Wednesday, 9 January 2019: 11:45 AM
North 124B (Phoenix Convention Center - West and North Buildings)
The number of machine-learning (ML) applications has surged within the meteorological community over the last several years. This surge includes the development and application of numerous ML techniques to improve forecasting as well as physical models while reducing computational complexity and time. Given the vast trove of available satellite-based weather imagery and the gridded structure of many meteorological datasets, deep-learning (DL) methods for providing predictions and diagnostics for numerous subdomains are experiencing increased adoption.
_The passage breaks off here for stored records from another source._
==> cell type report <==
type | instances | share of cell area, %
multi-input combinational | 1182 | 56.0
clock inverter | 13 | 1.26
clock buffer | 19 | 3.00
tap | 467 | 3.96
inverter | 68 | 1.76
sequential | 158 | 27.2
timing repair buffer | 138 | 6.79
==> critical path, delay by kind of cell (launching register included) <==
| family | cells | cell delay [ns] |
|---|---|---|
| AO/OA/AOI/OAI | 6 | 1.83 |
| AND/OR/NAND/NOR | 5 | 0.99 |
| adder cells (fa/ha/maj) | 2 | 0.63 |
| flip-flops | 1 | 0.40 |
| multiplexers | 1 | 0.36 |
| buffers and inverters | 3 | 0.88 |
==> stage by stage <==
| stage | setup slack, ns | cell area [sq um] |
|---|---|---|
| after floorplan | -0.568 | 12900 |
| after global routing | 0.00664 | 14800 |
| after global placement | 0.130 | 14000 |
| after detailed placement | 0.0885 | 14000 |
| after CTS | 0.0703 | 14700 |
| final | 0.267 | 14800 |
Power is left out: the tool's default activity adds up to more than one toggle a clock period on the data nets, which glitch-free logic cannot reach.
**config.mk**
```make
export PLATFORM = sky130hd
export DESIGN_NAME = shift_ex_stage
export DESIGN_NICKNAME = d
export VERILOG_FILES = /design/src/rtl/shift_pkg.sv /design/src/rtl/shift_core.sv /design/src/rtl/shift_ex_stage.sv
export SDC_FILE = /design/constraint.sdc
export NUM_CORES = 1
export LEC_CHECK = 0
export ABC_AREA = 0
export CORE_MARGIN = 5
export CORE_UTILIZATION = 26
export CTS_CLUSTER_SIZE = 25
export DETAILED_ROUTE_END_ITERATION = 10
export PLACE_DENSITY = 0.46
export SLEW_MARGIN = 20
export SYNTH_ARGS = -nofsm -noshare
export SYNTH_HDL_FRONTEND = slang
export SYNTH_SLANG_ARGS = --single-unit
```
**constraint.sdc**
```tcl
create_clock -name clk -period 3.5 [get_ports clk]
set_input_delay 0.7 -clock clk [delete_from_list [all_inputs] [get_ports clk]]
set_output_delay 0.7 -clock clk [all_outputs]
set_load 0.03 [all_outputs]
```
===== src/rtl/run_length_collector.sv =====
// Measures runs of consecutive qualified 1 samples and queues each finished
// run length for a ready/valid consumer, flagging runs lost to a full queue.
module run_length_collector
    import run_length_pkg::*;
#(
    parameter int DEPTH = DEPTH_DEF,
    parameter int LEN_W = LEN_W_DEF
) (
    input  logic             clk,
    input  logic             reset_n,
    input  logic             clear,
    input  logic             in_en,
    input  logic             in_,
    output logic             out_val,
    input  logic             out_rdy,
    output logic [LEN_W-1:0] out_len,
    output logic             ovf
);

    localparam logic [LEN_W-1:0] CNT_MAX = {LEN_W{1'b1}};

    state_t           state_r;
    state_t           state_s;
    logic [LEN_W-1:0] cnt_r;
    logic [LEN_W-1:0] cnt_s;
    logic             ovf_r;
    logic             ovf_s;
    logic             push_s;
    logic             pop_s;
    logic             fifo_full_s;
    logic             fifo_empty_s;

    assign out_val = ~fifo_empty_s;
    assign pop_s   = out_val & out_rdy;
    assign ovf     = ovf_r;

    // Next-state, counter and overflow decisions for one sampling edge.
    always_comb begin
        state_s = state_r;
        cnt_s   = cnt_r;
        push_s  = 1'b0;
        ovf_s   = ovf_r;
        if (in_en) begin
            case (state_r)
                IDLE: begin
                    if (in_) begin
                        state_s = RUN;
                        cnt_s   = LEN_W'(1);
                    end else begin
                        state_s = IDLE;
                        cnt_s   = {LEN_W{1'b0}};
                    end
                end
                RUN: begin
                    if (in_) begin
                        state_s = RUN;
                        cnt_s   = (cnt_r == CNT_MAX) ? cnt_r : cnt_r + LEN_W'(1);
                    end else begin
                        push_s  = 1'b1;
                        state_s = IDLE;
                        cnt_s   = {LEN_W{1'b0}};
                    end
                end
                default: begin
                    state_s = IDLE;
                    cnt_s   = {LEN_W{1'b0}};
                end
            endcase
        end else begin
            state_s = state_r;
            cnt_s   = cnt_r;
        end
        // A full queue only drops the run if the consumer is not freeing a slot.
        if (push_s && fifo_full_s && !pop_s) begin
            ovf_s = 1'b1;
        end else begin
            ovf_s = ovf_r;
        end
    end

    // FSM, run counter and sticky overflow registers; clear outranks sampling.
    always_ff @(posedge clk or negedge reset_n) begin
        if (!reset_n) begin
            state_r <= IDLE;
            cnt_r   <= {LEN_W{1'b0}};
            ovf_r   <= 1'b0;
        end else if (clear) begin
            state_r <= IDLE;
            cnt_r   <= {LEN_W{1'b0}};
            ovf_r   <= 1'b0;
        end else begin
            state_r <= state_s;
            cnt_r   <= cnt_s;
            ovf_r   <= ovf_s;
        end
    end

    run_length_fifo #(
        .DEPTH (DEPTH),
        .LEN_W (LEN_W)
    ) u_fifo (
        .clk       (clk),
        .rst_n     (reset_n),
        .clear     (clear),
        .push      (push_s),
        .push_data (cnt_r),
        .pop       (pop_s),
        .pop_data  (out_len),
        .full      (fifo_full_s),
        .empty     (fifo_empty_s)
    );

endmodule
## src/rtl/serial_bit_source.sv

```systemverilog
// Parallel-to-serial word source driving the "101" detector's x input, MSB first.
// Optional SER_PRELOAD_EN adds a one-entry holding buffer for gapless word streaming.
module serial_bit_source #(
    parameter int unsigned WIDTH = 8
) (
    input  logic             clk,
    input  logic             reset_n,
    input  logic [WIDTH-1:0] data_in,
    input  logic             in_valid,
    output logic             in_ready,
    input  logic             hold,
    output logic             x_out,
    output logic             x_valid,
    output logic             x_last
);

    localparam int unsigned CNT_W = (WIDTH > 1) ? $clog2(WIDTH) : 1;
    localparam logic [CNT_W-1:0] CNT_MAX = CNT_W'(WIDTH - 1);

    typedef enum logic {
        IDLE  = 1'b0,
        SHIFT = 1'b1
    } state_t;

    state_t           state;
    state_t           state_d;
    logic [WIDTH-1:0] sreg;
    logic [WIDTH-1:0] sreg_d;
    logic [CNT_W-1:0] cnt;
    logic [CNT_W-1:0] cnt_d;
    logic             accept;
    logic             word_end;

`ifdef SER_PRELOAD_EN
    logic [WIDTH-1:0] pbuf;
    logic [WIDTH-1:0] pbuf_d;
    logic             buf_full;
    logic             buf_full_d;

    assign in_ready = !buf_full;
`else
    assign in_ready = (state == IDLE);
`endif

    assign accept   = in_valid && in_ready;
    assign word_end = (state == SHIFT) && !hold && (cnt == '0);

    // Outputs decode registered state only; x_out is forced low between words.
    assign x_valid = (state == SHIFT);
    assign x_out   = x_valid && sreg[WIDTH-1];
    assign x_last  = x_valid && (cnt == '0);

    always_ff @(posedge clk or negedge reset_n) begin
        if (!reset_n) begin
            state    <= IDLE;
            sreg     <= '0;
            cnt      <= '0;
`ifdef SER_PRELOAD_EN
            pbuf     <= '0;
            buf_full <= 1'b0;
`endif
        end else begin
            state    <= state_d;
            sreg     <= sreg_d;
            cnt      <= cnt_d;
`ifdef SER_PRELOAD_EN
            pbuf     <= pbuf_d;
            buf_full <= buf_full_d;
`endif
        end
    end

    always_comb begin
        state_d = state;
        sreg_d  = sreg;
        cnt_d   = cnt;
`ifdef SER_PRELOAD_EN
        pbuf_d     = pbuf;
        buf_full_d = buf_full;
`endif
        case (state)
            IDLE: begin
                if (accept) begin
                    sreg_d  = data_in;
                    cnt_d   = CNT_MAX;
                    state_d = SHIFT;
                end
            end
            SHIFT: begin
                if (!hold) begin
                    sreg_d = sreg << 1;
                    cnt_d  = cnt - 1'b1;
                end
                if (word_end) begin
`ifdef SER_PRELOAD_EN
                    // Buffered word wins; otherwise a same-edge accept bypasses the buffer.
                    if (buf_full) begin
                        sreg_d     = pbuf;
                        cnt_d      = CNT_MAX;
                        buf_full_d = 1'b0;
                    end else if (accept) begin
                        sreg_d = data_in;
                        cnt_d  = CNT_MAX;
                    end else begin
                        state_d = IDLE;
                        cnt_d   = '0;
                    end
`else
                    state_d = IDLE;
                    cnt_d   = '0;
`endif
                end
`ifdef SER_PRELOAD_EN
                if (!word_end && accept) begin
                    pbuf_d     = data_in;
                    buf_full_d = 1'b1;
                end
`endif
            end
            default: state_d = IDLE;
        endcase
    end

endmodule

```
However, full adoption will require forecasters and decision makers to interpret why model output is produced given the input, especially if the output has implications for human well-being. Due to their complex architectures, interpreting DL models can be especially difficult, and models are often treated as black boxes. This work examines contemporary methods for assessing the interpretability of a convolutional neural network (CNN) trained to predict tropical cyclone (TC) intensity based on available satellite-weather data, primarily in the IR band. CNNs excel at distilling image data into the most important feature abstractions for developing functional associations between input images and required prediction output. The goal of this work is not necessarily to produce the most accurate TC intensity model, but to assess whether such a DL architecture is capable of learning physically relevant abstractions for the problem at hand. We will describe and apply interpretability methods to the TC intensity CNN model to assess the importance of physical concepts to final predictions. We will also assess the traceability of predictions across the learned network.